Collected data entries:
----------
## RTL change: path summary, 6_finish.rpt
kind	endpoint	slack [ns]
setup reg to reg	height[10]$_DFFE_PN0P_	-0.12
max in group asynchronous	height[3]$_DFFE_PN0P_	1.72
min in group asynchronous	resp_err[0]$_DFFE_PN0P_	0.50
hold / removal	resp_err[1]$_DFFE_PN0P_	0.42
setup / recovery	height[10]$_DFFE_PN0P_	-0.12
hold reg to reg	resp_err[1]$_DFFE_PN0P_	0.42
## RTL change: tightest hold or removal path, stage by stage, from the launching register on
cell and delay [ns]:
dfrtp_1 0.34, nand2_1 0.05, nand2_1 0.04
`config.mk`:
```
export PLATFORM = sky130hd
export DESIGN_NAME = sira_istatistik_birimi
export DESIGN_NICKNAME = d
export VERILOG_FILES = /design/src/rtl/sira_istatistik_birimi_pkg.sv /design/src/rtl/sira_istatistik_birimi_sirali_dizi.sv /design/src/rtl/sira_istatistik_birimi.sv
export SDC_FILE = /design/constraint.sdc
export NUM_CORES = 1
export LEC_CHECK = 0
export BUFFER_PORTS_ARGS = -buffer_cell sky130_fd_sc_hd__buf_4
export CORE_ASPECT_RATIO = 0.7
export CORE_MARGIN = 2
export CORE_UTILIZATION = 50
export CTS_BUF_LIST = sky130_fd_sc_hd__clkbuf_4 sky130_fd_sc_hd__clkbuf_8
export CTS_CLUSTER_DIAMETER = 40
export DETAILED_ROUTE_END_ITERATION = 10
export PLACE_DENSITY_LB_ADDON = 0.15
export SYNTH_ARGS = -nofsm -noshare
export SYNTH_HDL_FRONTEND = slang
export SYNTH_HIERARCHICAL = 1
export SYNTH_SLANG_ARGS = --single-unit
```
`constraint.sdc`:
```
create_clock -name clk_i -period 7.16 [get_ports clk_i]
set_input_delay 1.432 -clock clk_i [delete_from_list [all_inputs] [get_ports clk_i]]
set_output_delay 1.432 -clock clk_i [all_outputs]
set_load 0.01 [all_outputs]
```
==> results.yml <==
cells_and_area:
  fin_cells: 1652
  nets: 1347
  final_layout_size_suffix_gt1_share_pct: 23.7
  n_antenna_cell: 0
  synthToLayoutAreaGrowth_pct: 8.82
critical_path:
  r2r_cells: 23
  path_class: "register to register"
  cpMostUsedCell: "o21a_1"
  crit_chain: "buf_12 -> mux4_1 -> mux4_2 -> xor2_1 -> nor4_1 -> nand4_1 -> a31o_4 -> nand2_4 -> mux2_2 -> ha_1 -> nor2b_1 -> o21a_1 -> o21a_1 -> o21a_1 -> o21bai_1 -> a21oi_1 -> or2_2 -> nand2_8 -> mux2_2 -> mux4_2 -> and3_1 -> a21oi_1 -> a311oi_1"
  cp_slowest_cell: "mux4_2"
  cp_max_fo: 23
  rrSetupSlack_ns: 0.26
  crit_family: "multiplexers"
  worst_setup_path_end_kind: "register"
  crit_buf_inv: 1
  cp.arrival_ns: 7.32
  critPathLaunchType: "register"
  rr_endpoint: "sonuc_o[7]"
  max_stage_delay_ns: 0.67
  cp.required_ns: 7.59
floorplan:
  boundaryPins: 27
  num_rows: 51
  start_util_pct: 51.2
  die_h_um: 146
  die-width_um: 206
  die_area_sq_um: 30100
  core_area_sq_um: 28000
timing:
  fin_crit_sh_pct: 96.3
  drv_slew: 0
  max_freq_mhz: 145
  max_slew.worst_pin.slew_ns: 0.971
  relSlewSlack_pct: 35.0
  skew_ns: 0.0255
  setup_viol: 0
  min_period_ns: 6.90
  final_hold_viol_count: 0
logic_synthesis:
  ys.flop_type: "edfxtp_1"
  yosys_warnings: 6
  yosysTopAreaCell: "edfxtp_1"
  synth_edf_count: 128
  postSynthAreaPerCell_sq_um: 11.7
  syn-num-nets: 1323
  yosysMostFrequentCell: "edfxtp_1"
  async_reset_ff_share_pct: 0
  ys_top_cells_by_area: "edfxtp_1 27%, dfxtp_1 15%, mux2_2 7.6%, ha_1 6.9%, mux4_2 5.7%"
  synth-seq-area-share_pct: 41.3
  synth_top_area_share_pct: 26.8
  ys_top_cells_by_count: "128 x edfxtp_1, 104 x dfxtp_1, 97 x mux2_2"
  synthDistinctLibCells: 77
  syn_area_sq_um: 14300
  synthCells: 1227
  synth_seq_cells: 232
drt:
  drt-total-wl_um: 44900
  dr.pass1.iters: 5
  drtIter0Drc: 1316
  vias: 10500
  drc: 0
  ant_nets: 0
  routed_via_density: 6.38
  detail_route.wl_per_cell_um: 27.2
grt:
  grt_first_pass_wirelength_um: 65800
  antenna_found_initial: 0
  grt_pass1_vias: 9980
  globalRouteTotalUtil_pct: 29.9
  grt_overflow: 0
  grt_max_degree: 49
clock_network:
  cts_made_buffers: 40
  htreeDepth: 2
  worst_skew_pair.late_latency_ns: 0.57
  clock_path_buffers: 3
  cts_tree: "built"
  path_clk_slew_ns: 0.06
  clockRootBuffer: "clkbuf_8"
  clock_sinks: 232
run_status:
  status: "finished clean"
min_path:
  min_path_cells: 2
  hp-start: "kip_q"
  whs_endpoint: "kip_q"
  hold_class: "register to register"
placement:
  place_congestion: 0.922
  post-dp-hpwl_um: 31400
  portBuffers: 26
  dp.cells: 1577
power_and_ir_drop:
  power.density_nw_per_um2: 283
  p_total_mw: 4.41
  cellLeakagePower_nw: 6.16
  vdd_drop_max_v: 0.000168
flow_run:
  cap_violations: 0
**config.mk**
```make
export PLATFORM = sky130hd
export DESIGN_NAME = multiplier_interface_flat
export DESIGN_NICKNAME = d
export VERILOG_FILES = /design/src/rtl/mult_pkg.sv /design/src/rtl/multiplier_interface_if.sv /design/src/rtl/multiplier_interface_core.sv /design/src/rtl/multiplier_interface.sv /design/src/flat_wrapper.sv
export SDC_FILE = /design/constraint.sdc
export NUM_CORES = 1
export LEC_CHECK = 0
export ABC_AREA = 1
export BUFFER_PORTS_ARGS = -buffer_cell sky130_fd_sc_hd__clkbuf_2
export CORE_MARGIN = 2
export CORE_UTILIZATION = 55
export CTS_BUF_LIST = sky130_fd_sc_hd__clkbuf_16
export CTS_CLUSTER_DIAMETER = 120
export DETAILED_ROUTE_END_ITERATION = 16
export GPL_ROUTABILITY_DRIVEN = 0
export PLACE_DENSITY = 0.73
export SLEW_MARGIN = 5
export SYNTH_ARGS = -nofsm -noshare
export SYNTH_HDL_FRONTEND = slang
export SYNTH_SLANG_ARGS = --single-unit
```
**constraint.sdc**
```tcl
create_clock -name clk -period 4.55 [get_ports clk]
set_clock_uncertainty 0.15 [all_clocks]
set_input_delay 1.1375 -clock clk [delete_from_list [all_inputs] [get_ports clk]]
set_output_delay 1.1375 -clock clk [all_outputs]
set_load 0.01 [all_outputs]
```
**src/rtl/mult_pkg.sv**
```systemverilog
// Shared constants and FSM encoding for the multiplier interface and its shift-add core.
package mult_pkg;

  localparam int OP_W      = 8;
  localparam int FIFO_AW   = 4;
  localparam int DEPTH     = 2 ** FIFO_AW;
  localparam int CORE_ITER = 8;

  typedef enum logic [1:0] {
    ST_IDLE  = 2'd0,
    ST_FETCH = 2'd1,
    ST_CALC  = 2'd2,
    ST_OUT   = 2'd3
  } state_e;

endpackage

```
**src/rtl/multiplier_interface_if.sv**
```systemverilog
// Upstream write / downstream result bundle of the multiplier interface.
// With MULT_OP_COUNT_EN defined the bundle also carries the op_count output.
interface multiplier_interface_if #(
  parameter int OP_W    = mult_pkg::OP_W,
  parameter int FIFO_AW = mult_pkg::FIFO_AW
);
  logic                write_req;
  logic [2*OP_W-1:0]   in_data;
  logic [FIFO_AW:0]    left_sig;
  logic                ovf_err;
  logic [2*OP_W-1:0]   result;
  logic                out_valid;
  logic                out_ready;
`ifdef MULT_OP_COUNT_EN
  logic [15:0]         op_count;

  modport slave  (input  write_req, in_data, out_ready,
                  output left_sig, ovf_err, result, out_valid, op_count);
  modport master (output write_req, in_data, out_ready,
                  input  left_sig, ovf_err, result, out_valid, op_count);
`else
  modport slave  (input  write_req, in_data, out_ready,
                  output left_sig, ovf_err, result, out_valid);
  modport master (output write_req, in_data, out_ready,
                  input  left_sig, ovf_err, result, out_valid);
`endif
endinterface

```
**src/rtl/multiplier_interface_core.sv**
```systemverilog
// Unsigned shift-add multiplier: one partial product per clock, done pulses on the last iteration.
module mult_core_module
  import mult_pkg::*;
#(
  parameter int OP_W = mult_pkg::OP_W
) (
  input  logic              clk,
  input  logic              rst,
  input  logic              start,
  input  logic [OP_W-1:0]   a,
  input  logic [OP_W-1:0]   b,
  output logic              done,
  output logic [2*OP_W-1:0] product
);

  localparam int CNT_W = $clog2(CORE_ITER + 1);

  logic [2*OP_W-1:0] acc_q;
  logic [2*OP_W-1:0] mcand_q;
  logic [OP_W-1:0]   mplier_q;
  logic [CNT_W-1:0]  cnt_q;
  logic              busy_q;
  logic              done_q;

  // The start edge already performs iteration 0, so eight edges complete the product.
  always_ff @(posedge clk or posedge rst) begin
    if (rst) begin
      acc_q    <= '0;
      mcand_q  <= '0;
      mplier_q <= '0;
      cnt_q    <= '0;
      busy_q   <= 1'b0;
      done_q   <= 1'b0;
    end else begin
      done_q <= 1'b0;
      if (start) begin
        acc_q    <= b[0] ? {{OP_W{1'b0}}, a} : '0;
        mcand_q  <= {{(OP_W-1){1'b0}}, a, 1'b0};
        mplier_q <= b >> 1;
        cnt_q    <= CNT_W'(1);
        busy_q   <= 1'b1;
      end else if (busy_q) begin
        if (mplier_q[0]) acc_q <= acc_q + mcand_q;
        mcand_q  <= mcand_q << 1;
        mplier_q <= mplier_q >> 1;
        cnt_q    <= cnt_q + 1'b1;
        if (cnt_q == CNT_W'(CORE_ITER - 1)) begin
          busy_q <= 1'b0;
          done_q <= 1'b1;
        end
      end
    end
  end

  assign done    = done_q;
  assign product = acc_q;

endmodule

```
**src/rtl/multiplier_interface.sv**
```systemverilog
// Operand FIFO feeding a sequential multiplier with a valid/ready result port.
// Define MULT_OP_COUNT_EN to add the 16-bit handshake counter op_count.
module multiplier_interface
  import mult_pkg::*;
#(
  parameter int OP_W    = mult_pkg::OP_W,
  parameter int FIFO_AW = mult_pkg::FIFO_AW
) (
  input  logic                   clk,
  input  logic                   rst,
  multiplier_interface_if.slave  bus
);

  localparam int               FDEPTH   = 2 ** FIFO_AW;
  localparam logic [FIFO_AW:0] FULL_CNT = (FIFO_AW + 1)'(FDEPTH);

  logic [2*OP_W-1:0] mem [FDEPTH];
  logic [FIFO_AW-1:0] wr_ptr_q, rd_ptr_q;
  logic [FIFO_AW:0]   count_q, count_d, left_q;
  logic [2*OP_W-1:0]  rd_data_q;
  logic               ovf_q;
  logic               push, pop;

  state_e             state_q;
  logic [OP_W-1:0]    a_q, b_q;
  logic               start_q;
  logic [2*OP_W-1:0]  result_q;
  logic               valid_q;
  logic               core_done;
  logic [2*OP_W-1:0]  core_product;

  // Fullness comes from the registered count only; a same-cycle pop never frees a slot.
  assign push = bus.write_req && (left_q != '0);
  assign pop  = (state_q == ST_IDLE) && (count_q != '0);

  // NOTE: every path through a combinational block must assign its outputs, so defaults go first.
  always_comb begin
    count_d = count_q;
    case ({push, pop})
      2'b10:   count_d = count_q + 1'b1;
      2'b01:   count_d = count_q - 1'b1;
      default: count_d = count_q;
    endcase
  end

  // NOTE: the storage array is not reset; the pointers and count alone decide which words are live.
  always_ff @(posedge clk) begin
    if (push) mem[wr_ptr_q] <= bus.in_data;
  end

  always_ff @(posedge clk or posedge rst) begin
    if (rst) begin
      wr_ptr_q  <= '0;
      rd_ptr_q  <= '0;
      count_q   <= '0;
      left_q    <= FULL_CNT;
      rd_data_q <= '0;
      ovf_q     <= 1'b0;
    end else begin
      count_q <= count_d;
      left_q  <= FULL_CNT - count_d;
      if (push) wr_ptr_q <= wr_ptr_q + 1'b1;
      if (pop) begin
        rd_ptr_q  <= rd_ptr_q + 1'b1;
        rd_data_q <= mem[rd_ptr_q];
      end
      if (bus.write_req && (left_q == '0)) ovf_q <= 1'b1;
    end
  end

  always_ff @(posedge clk or posedge rst) begin
    if (rst) begin
      state_q  <= ST_IDLE;
      a_q      <= '0;
      b_q      <= '0;
      start_q  <= 1'b0;
      result_q <= '0;
      valid_q  <= 1'b0;
    end else begin
      start_q <= 1'b0;
      case (state_q)
        ST_IDLE: if (pop) state_q <= ST_FETCH;
        ST_FETCH: begin
          a_q     <= rd_data_q[2*OP_W-1:OP_W];
          b_q     <= rd_data_q[OP_W-1:0];
          start_q <= 1'b1;
          state_q <= ST_CALC;
        end
        ST_CALC: if (core_done) begin
          result_q <= core_product;
          valid_q  <= 1'b1;
          state_q  <= ST_OUT;
        end
        ST_OUT: if (bus.out_ready) begin
          valid_q <= 1'b0;
          state_q <= ST_IDLE;
        end
        default: state_q <= ST_IDLE;
      endcase
    end
  end

  mult_core_module #(.OP_W(OP_W)) u_core (
    .clk     (clk),
    .rst     (rst),
    .start   (start_q),
    .a       (a_q),
    .b       (b_q),
    .done    (core_done),
    .product (core_product)
  );

`ifdef MULT_OP_COUNT_EN
  logic [15:0] op_count_q;

  always_ff @(posedge clk or posedge rst) begin
    if (rst) op_count_q <= '0;
    else if (valid_q && bus.out_ready) op_count_q <= op_count_q + 16'd1;
  end

  assign bus.op_count = op_count_q;
`endif

  assign bus.left_sig  = left_q;
  assign bus.ovf_err   = ovf_q;
  assign bus.result    = result_q;
  assign bus.out_valid = valid_q;

endmodule

```
**src/flat_wrapper.sv**
```systemverilog
// flat-port wrapper written by rule: the top's interface ports become plain ports
module multiplier_interface_flat import mult_pkg::*;
#(
  parameter int OP_W    = mult_pkg::OP_W,
  parameter int FIFO_AW = mult_pkg::FIFO_AW
)
  (clk, rst, bus_write_req, bus_in_data, bus_out_ready, bus_left_sig, bus_ovf_err, bus_result, bus_out_valid);
  multiplier_interface_if #(.OP_W(OP_W), .FIFO_AW(FIFO_AW)) bus_i ();
  input  logic clk;
  input  logic rst;
  input wire logic [$bits(bus_i.write_req)-1:0] bus_write_req;
  input wire logic [$bits(bus_i.in_data)-1:0] bus_in_data;
  input wire logic [$bits(bus_i.out_ready)-1:0] bus_out_ready;
  output wire logic [$bits(bus_i.left_sig)-1:0] bus_left_sig;
  output wire logic [$bits(bus_i.ovf_err)-1:0] bus_ovf_err;
  output wire logic [$bits(bus_i.result)-1:0] bus_result;
  output wire logic [$bits(bus_i.out_valid)-1:0] bus_out_valid;
  assign bus_i.write_req = bus_write_req;
  assign bus_i.in_data = bus_in_data;
  assign bus_i.out_ready = bus_out_ready;
  assign bus_left_sig = bus_i.left_sig;
  assign bus_ovf_err = bus_i.ovf_err;
  assign bus_result = bus_i.result;
  assign bus_out_valid = bus_i.out_valid;
  multiplier_interface #(.OP_W(OP_W), .FIFO_AW(FIFO_AW)) u_core (.clk(clk), .rst(rst), .bus(bus_i));
endmodule
```
[After elaboration in Yosys (flattened, before gate mapping)]
Memories as Yosys holds them, arrays and structs flattened. A register that Yosys moved wholly into a read port is not among the register bits.
Cells that the tools add are included.
Operators by class
  muxes and demuxes: 27
  eq/ne operators: 9
  reduce and logical (&&, ||, !) cells: 14
  add/sub/neg operators: 7
Operators with widths (number)
  $mux 16: 5
  $mux 8: 3
  $add 16x16->16: 1
  $add 4x1->4 const B: 3
  $mux 1: 11
  $pmux 5 s2: 1
  $reduce_bool 5->1: 2
  $mux 4: 2
  $pmux 2 s4: 1
  $eq 2x2->1 const B: 3
  $mux 2: 3
  $reduce_and 3->1: 2
  $reduce_bool 2->1: 3
  $add 5x1->5 const B: 1
  $logic_not 5->1: 1
  $sub 5x1->5 const B: 1
  $sub 5x5->5 const A: 1
  $eq 2x1->1 const B: 2
  $eq 4x3->1 const B: 1
  $ne 2x2->1 const B: 2
  $reduce_and 2->1: 2
  $logic_and 1x1->1: 3
  $logic_not 2->1: 1
  $ne 2x1->1 const B: 1
  $pmux 1 s2: 1
Word-level totals
  output and inout port bits: 23
  bits in writable memories: 256
  memories: 1
  bits in registers: 101
  input port bits: 20
Memories
  u_core.mem: depth 16, width 16, read ports 1, clocked after memory_dff 1, write ports 1, RTL line multiplier_interface.sv:17  | logic [2*OP_W-1:0] mem [FDEPTH];

[Longest topological paths before layout]
Gate-level depths: netlist (run 1).
  depth in word-level cells: 5
  depth in mapped cells: 22

[Cells and area by module]
From an unflattened synthesis (run 1), not the netlist that was laid out.
Second synthesis, totals
  cells, all modules: 1328
  area, all modules: 15762.6 um^2
By module, submodules not included
  multiplier_interface: area an instance 12969.9 um^2, cells an instance 958, times used 1
  mult_core_module: area an instance 2792.7 um^2, cells an instance 370, times used 1

[Worst setup path after synthesis (run 1)]
Ideal clock, no wire load.
  path kind: input-to-reg
  start: in bus_write_req
  end: mem u_core.mem[11][0] (netlist name) (enable)
  slack: 1.792 ns
  cell stages on the path: 4
  arrival time: 2.220 ns
  buffers on the path: 0
  path through: nand2_4 > inv_1 > nand2_1 > nor2_1
On the way
  longest elaborated chain between the ends: 3
Ends and longest elaborated chain
  start, declared: RTL line flat_wrapper.sv:11  | input wire logic [$bits(bus_i.write_req)-1:0] bus_write_req;
  $logic_and 1x1->1: RTL line multiplier_interface.sv:33  | assign push = bus.write_req && (left_q != '0);
  $mux 1: RTL line multiplier_interface.sv:48  | if (push) mem[wr_ptr_q] <= bus.in_data;
  $mux 1 (not written as such): RTL line multiplier_interface.sv:48
  end, declared: RTL line multiplier_interface.sv:17
Every way passes these cells.

==> summary.md, run 1 <==
| Metric | Value |
|---|---|
| Setup TNS | `0 ps` |
| Prevailing post-synth register cell | `edfxtp_1` |
| Post-synth EDFFs | `256` |
| Worst-skew pair later-pin latency | `520 ps` |
| Root buffer selected by CTS | `clkbuf_16` |
| FF+latch area | `10500 um^2` |
| Global route overflow | `0` |
| Worst Min Path Start | `u_core.u_core.cnt_q[3]` |
| Hold WC Path Type | `reg -> reg` |
| Crit-path max FO | `70` |
| Final Cycle Share | `0.711` |
| Buffers & Inverters on Critical Path | `1` |
| Worst path top cell family by delay | `compound AO/OA/AOI/OAI gates` |
| Crit path kind | `reg -> reg` |
| DRT iter0 DRCs | `1221` |
| Crit path cell chain | `clkinv_2, o21ai_0, o22ai_1, o211ai_1, a31oi_1` |
| RSZ-0062 raised after global routing | `no` |
| Synth warn | `0` |
| Wire per inst | `21.0 um` |
| Worst vdd ir | `363 uV` |
| Synth area leaders | `edfxtp_1 (50%), dfrtp_1 (18%), o21ai_0 (5.8%), nor2_1 (4.5%), o221ai_1 (2.9%)` |
| Worst Setup Start Kind | `flip-flop` |
| Port Buffer Count | `42` |
| Layout area overhead | `11.2%` |
| Synth Instances | `1273` |
| Post-synth top area share | `0.502` |
| Clock buffer count from CTS | `38` |
| H-tree levels | `2` |
| N_diodes | `0` |
| Ratio of cells with drive above 1 in the final layout | `0.124` |
| Worst-path clk slew | `60 ps` |
| Via count of the first global-routing pass | `9572` |
| Worst-margin pin slew | `1070 ps` |
| Die H | `171 um` |
| Synth Area per Inst | `12.0 um^2` |
| CTS tree | `done` |
| IO Pins | `43` |
| Critical Path Max Stage Delay | `850 ps` |
| Core Box Area | `27600 um^2` |
| Hold WS | `319 ps` |
| CTS sink cnt | `370` |
| Post-route DRC | `0` |
| Number of synthesized register bits | `370` |
| Distinct cells, synth | `46` |
| Share of the yosys chip area belonging to registers | `0.688` |
| Final Cell Area | `17000 um^2` |
| Post-Syn Area | `15300 um^2` |
| Layout Nets | `1345` |
| Row cnt | `61` |
| Vias per cell | `5.90` |
| Status | `complete, no violations` |
| CP endpoint kind | `flip-flop` |
| Placed insts | `1635` |
| WP data arrival | `3450 ps` |
| Rel. slew slack | `0.288` |
| Final Max Slew Viols | `0` |
| Max clock buf depth | `3` |
| Max-Cap Viols | `0` |
| Largest area contributor in the netlist | `edfxtp_1` |
| Async set or reset register ratio after synthesis | `0.308` |
| CP Data Required Time | `4770 ps` |
| Layout Cells excl Fill | `1704` |
| Post-CTS sizing | `0` |
| Antenna violations before repair | `0` |
| R2R Path Start | `u_core.rd_ptr_q[0]` |
| Final count of negative-setup-slack endpoints | `0` |
| Starting Density | `0.554` |
| Antenna viol nets, final | `0` |
| Fill cells | `2148` |
| Cell Pwr Density | `692 nW/um^2` |
| Vias post-DR | `10100` |
| Fin. Hold Viols | `0` |
| Gr usage total | `0.252` |
| Placed inst area | `15800 um^2` |
| DIE AREA | `29200 um^2` |
| CP max-delay cell | `dfrtp_4` |
| Drt pass-1 iters | `5` |
| Area occupied by multi-input gates | `4190 um^2` |
| Critical path origin | `u_core.rd_ptr_q[0]` |
| Leak | `6.30 nW` |
| Dpl hpwl | `22500 um` |
| Die X | `171 um` |
| Post-layout min period | `3230 ps` |
| Pin count of the biggest net entering global routing | `71` |
| Fmax | `309 MHz` |
| Post-CTS Setup Inserts | `0` |
| Hold_buf cts | `0` |
| Routed WL | `35800 um` |
| Syn nets | `1321` |
| Global-route wire length before repair | `55200 um` |
cell usage in the layout, fill, tap and decap left out, types with 2 or more instances in the layout:
cell type,netlist,routed
clkinv_2,0,6
xor2_1,9,9
inv_2,4,4
nor3_1,6,6
nand3_2,5,5
nor2_1,184,168
bufinv_16,0,3
edfxtp_1,256,256
nand2_2,6,6
nand4_1,3,3
inv_1,81,91
clkbuf_2,0,42
buf_4,2,11
dfrtp_1,113,110
o22ai_1,32,32
o221ai_1,50,50
o21ai_1,8,9
o21ai_0,176,175
inv_6,0,2
nand3_1,32,32
ha_1,27,27
nor2_2,0,16
o211ai_1,26,26
nand3b_1,2,2
mux2_2,14,14
nor2_4,2,2
a31oi_1,20,20
nand2_4,2,2
nand2_1,102,102
dfrtp_2,0,2
a21oi_1,24,24
inv_4,1,2
clkbuf_16,0,39
clkinv_1,3,11
stage by stage:
step / setup slack, ps / util / total power (W)
6_report: 1320 / 0.616 / 0.0118
5_1_grt: 1120 / 0.616 / 0.0125
4_1_cts: 1400 / 0.616 / 0.0118
3_5_place_dp: 1420 / 0.574 / 0.00882
3_3_place_gp: 1440 / 0.574 / 0.00868
2_1_floorplan: 248 / - / 0.00758
cell usage after synthesis (all sizes together) (2+ instances only):
master / n
inv: 86
xor2: 9
a21oi: 24
clkbuf: 49
nor3: 6
nand2: 111
o221ai: 50
nand4: 3
a31oi: 20
nor2: 186
o21ai: 186
o211ai: 26
buf: 20
or2: 2
nand3: 37
clkinv: 3
nand3b: 2
ha: 27
mux2: 14
o22ai: 32
dfrtp: 113
edfxtp: 256
final cells by class:
cell class,count,share of cell area
clock buffers,39,0.0573
clock inverters,30,0.0122
inverters,89,0.0200
multi-input cells,745,0.246
flip-flops and latches,370,0.619
well taps,378,0.0278
repair buffers,53,0.0172
logic make-up after synthesis:
| family | after synthesis | synth area share |
|---|---|---|
| XOR/XNOR | 9 | 0.00515 |
| buffers and inverters | 158 | 0.0406 |
| AO/OA/AOI/OAI | 345 | 0.136 |
| AND/OR/NAND/NOR | 349 | 0.0964 |
| flip-flops | 370 | 0.688 |
| adder cells (fa/ha/maj) | 28 | 0.0234 |
| multiplexers | 14 | 0.0103 |
worst paths after layout:
| kind | to | slack [ps] | cells after the start |
|---|---|---|---|
| max | u_core.rd_data_q[2] | 1320 | 5 |
| max in group asynchronous | u_core.bus.result[0] | 2690 | 3 |
| min in group asynchronous | u_core.bus.out_valid | 620 | 2 |
| min | u_core.u_core.cnt_q[3] | 320 | 1 |
| max reg2reg | u_core.rd_data_q[2] | 1320 | 5 |
| min reg2reg | u_core.u_core.cnt_q[3] | 320 | 1 |
report_power, final:
group	internal (W)	switching, W	leakage (nW)
Sequential	0.00432	0.000555	3.71
Clock	0.00172	0.00124	0.627
Combinational	0.00128	0.00266	1.96
metal layers:
metal / vias up / share of wire / track usage
met4: 0 / 0.033 / 0.0921
li1: 4647 / - / -
met3: 64 / 0.075 / 0.0412
met2: 430 / 0.47 / 0.397
met1: 4917 / 0.42 / 0.358
met5: - / 0 / 0
registers in the layout, summed over array words and instances, names as in the netlist, 2 cells and up:
| register | cells |
|---|---|
| u_core.a_q | 8 |
| u_core.b_q | 8 |
| u_core.bus.left_sig | 4 |
| u_core.bus.result | 16 |
| u_core.count_q | 5 |
| u_core.mem | 256 |
| u_core.rd_data_q | 16 |
| u_core.rd_ptr_q | 4 |
| u_core.state_q | 2 |
| u_core.u_core.cnt_q | 4 |
| u_core.u_core.mcand_q | 15 |
| u_core.u_core.mplier_q | 7 |
| u_core.u_core.product | 16 |
| u_core.wr_ptr_q | 4 |
No activity file was read; power rests on OpenSTA's default activity.
==> run 2, diff against run 1 <==
- clock period: 4.55 -> 3.3 ns (I/O delays scaled with it)
==> run 2 against run 1 <==
Against the previous run: critical path depth up 13; die area unchanged; clock power up 33%; via count up 0.27%; flip-flop and latch count unchanged; count of clock-buffer cells in the layout unchanged; combinational power up 42%; cell count up 1.5%; sequential share of layout area down 0.63 points; sequential power up 34%; critical path type unchanged.
===== src/rtl/ssdisp_tick.sv =====
// Display tick prescaler: counts 0..TICK_DIV-1 and pulses TICK on the wrap cycle.
module ssdisp_tick #(
    parameter int TICK_DIV = 100000
) (
    input  logic CLK,
    input  logic RES,
    output logic TICK
);

    localparam int CW = $clog2(TICK_DIV);
    localparam logic [CW-1:0] LAST = CW'(TICK_DIV - 1);

    logic [CW-1:0] cnt_q, cnt_d;

    always_comb begin
        cnt_d = (cnt_q == LAST) ? '0 : cnt_q + CW'(1);
    end

    always_ff @(posedge CLK) begin
        if (RES) cnt_q <= '0;
        else     cnt_q <= cnt_d;
    end

    assign TICK = (cnt_q == LAST);

endmodule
----------
BRIEF: Each line in the records above that contains the word "height" must be copied.

ANSWER FOR THIS EXERCISE:
setup reg to reg	height[10]$_DFFE_PN0P_	-0.12
max in group asynchronous	height[3]$_DFFE_PN0P_	1.72
setup / recovery	height[10]$_DFFE_PN0P_	-0.12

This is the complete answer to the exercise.